Lenders may have to take 50-60 per cent losses on H2 lakh crore bad loans: Experts

Published: 24th June 2017 08:22 AM  |   Last Updated: 24th June 2017 02:06 PM   |  A+A-

Express News Service

MUMBAI: The most difficult part of NPA resolution has just begun. As per estimates, haircuts worth at least H1 lakh crore or above aren’t ruled out, but whether banks  will bite the bullet remains to be seen.
Steel firms dominate the 12 accounts that RBI has identified for speedier resolution and brokerages estimate that lenders may have to take at least 50-60 per cent haircuts of the H2 lakh crore worth bad loans. If one were to consider other large NPAs, write-offs could be staggering.

“If resolutions were to take place, we believe these assets would need to take 60 per cent haircuts, resulting in additional provisions (we estimate banks will need Rs 35,000 crore additional provisions),” said Credit Suisse in a note.
While banks have instituted 70 per cent provisioning on the reported NPAs, additional provisions are still required. For instance, provisioning on steel assets for banks is lower at 30 per cent. To stem deterioration, RBI is likely to relax provisioning norms, but its effectiveness is uncertain.

“We expect the (RBI) directive will negatively affect banks’ profitability over the next year if they need to take large write-downs relative to their existing loan-loss reserves for those assets,” said Alka Anbarasu, Vice President - Senior Analyst, Moody’s Investor Service.

According to Aditya Narain, Head of Research, Banking and Financial Services, Edelweiss Securities Ltd, “the IBC process passes on the baton of recovery from banks to promoters and mandates banks to reach a definite decision, while agreeing on a suitable haircut.”
He added that this may call for slightly higher provisions based on potential haircuts, leading to higher capital requirement.

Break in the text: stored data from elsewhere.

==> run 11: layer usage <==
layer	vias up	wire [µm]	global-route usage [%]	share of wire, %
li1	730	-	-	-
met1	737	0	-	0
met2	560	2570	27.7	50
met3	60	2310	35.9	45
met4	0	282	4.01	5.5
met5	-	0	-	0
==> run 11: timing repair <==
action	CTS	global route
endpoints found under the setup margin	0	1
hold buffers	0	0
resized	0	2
==> try-yarrow: inputs <==
Design cordic_pipelined, start of the top module:
module cordic_pipelined(clk, z0, xn, yn);
  parameter z_width = 12; 
  parameter iter_width = 17;   
  input clk;
  input signed [z_width:0] z0;
  output reg signed [iter_width:0] xn, yn;
  parameter N = 10;  
  reg [(N-1):0] d;
  wire signed [iter_width:0] x [N:0];
  wire signed [iter_width:0] y [N:0];
  wire signed [z_width:0] z [N:0];
  reg signed [z_width:0] z_start;
  assign x[0] = 'b01_0011_0110_1110_1001;   
  assign y[0] = 0;
  assign z[0] = z_start;
  reg [(N-1):0] flip;
  wire flip_in;
  assign flip_in = ((z0[z_width]==1) && (z0 < 'h1A60)) || 
   	((z0[z_width]==0) && (z0 > 'h05A0));    
  always @ (posedge clk)
    flip <= {flip[(N-2):0], flip_in};
  always @ (flip, x[N], y[N]) begin
    if (flip[N-1]) begin    
  	xn = ~( x[N]-1 );  
	yn = ~( y[N]-1 );  
    end
    else begin		 
	xn = x[N];	 
	yn = y[N];	 
    end
  end
  always @ (z0) begin
    if (((z0[z_width]==1) && (z0 < 'h1A60)) || 
   	((z0[z_width]==0) && (z0 > 'h05A0))) begin    
	if (z0[z_width] == 1) begin 			 
	    z_start = z0 + 'hB40; 	   
	end
	else begin
	    z_start = z0 - 'hB40;	   
	end
    end
    else begin
	z_start = z0; 
    end
  end
  wire signed [z_width:0] arctan [(N-1):0];
  assign arctan[0] = 'b0_0010_1101_0000;  
  assign arctan[1] = 'b0_0001_1010_1001;  
  assign arctan[2] = 'b0_0000_1110_0000;  
  assign arctan[3] = 'b0_0000_0111_0010;  
  assign arctan[4] = 'b0_0000_0011_1001;  
  assign arctan[5] = 'b0_0000_0001_1100;  
  assign arctan[6] = 'b0_0000_0000_1110;  
  assign arctan[7] = 'b0_0000_0000_0111;  
  assign arctan[8] = 'b0_0000_0000_0011;  
  assign arctan[9] = 'b0_0000_0000_0001;  
  genvar i;
  generate
    for(i=0; i<N; i=i+1)
      begin: stage_generate
        cordic_stage #(.i(i)) stage_i
        (
          .clk(clk), 
          .x_i(x[i]), .x_o(x[i+1]), 
          .y_i(y[i]), .y_o(y[i+1]), 
          .z_i(z[i]), .z_o(z[i+1]),
          .arctan(arctan[i])
        );
  ...
clock: 3.62 ns
lec_check: 0
cap_margin: 20
core_margin: 2
core_utilization: 70
cts_cluster_size: 36
slew_margin: 20
run.sh (not shown) runs the stock make flow with config.mk's settings and CLKGATE_MAP_FILE=.
==> inputs of try-indigo, as changes to try-yarrow <==
Settings changed: CORE_UTILIZATION 70 to 31, CTS_CLUSTER_SIZE 36 to default.
==> flow/constraint.sdc (replaced) <==
create_clock -name core_clock -period 4.25 [get_ports {clk}]
set_input_delay 0.8500 -clock core_clock [delete_from_list [all_inputs] [get_ports {clk}]]
set_output_delay 0.8500 -clock core_clock [all_outputs]
set_load 0.01 [all_outputs]
==> inputs of try-pepper, as changes to try-yarrow <==
Settings changed: ABC_AREA from default to 1, CORE_UTILIZATION 70 to 58, CTS_CLUSTER_DIAMETER from default to 227, CTS_CLUSTER_SIZE 36 to default, PLACE_DENSITY from default to 0.35.
==> flow/constraint.sdc (replaced) <==
create_clock -name core_clock -period 2.72 [get_ports {clk}]
set_input_delay 0.5440 -clock core_clock [delete_from_list [all_inputs] [get_ports {clk}]]
set_output_delay 0.5440 -clock core_clock [all_outputs]
set_load 0.01 [all_outputs]
==> results.py <==
# Physical implementation metrics
metrics = {
    "status": {
        "status": "failed layout checks",
        "so.violations": "negative setup slack",
    },
    "sta": {
        "min_period_over_period_pct": 108,
        "finalSetupViolCount": 25,
        "fin_ws_ps": -223,
        "rsz0062_at_grt": "true",
    },
    "clock_tree": {
        "clock_latency_ps": 600,
    },
    "route": {
        "wl_um": 88500,
    },
}
Source of the figures above: try-pepper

“With expectations of fresh slippages at 3-4 per cent of advances for FY2018, credit provisions required on the earlier NPAs and relatively lower treasury gains, the possibility of another year of losses or low single digit return on equity for public sector banks (PSBs) is not ruled out,” said Karthik Srinivasan, Group head – Financial Sector Ratings, ICRA Ltd.  

State-run banks need at least H1 lakh crore by next fiscal-end against the government-budgeted capital of H20,000 crore. Considering the situation, the government has reportedly written to RBI seeking relaxation in capital requirements.  Banks, though flush with funds from demonetisation, are refraining from lending. PSB credit growth was less than one per cent, while private peers clocked 15 per cent in FY17. Only six PSBs out of 21 saw credit growth higher than industry average of 5.1 per cent.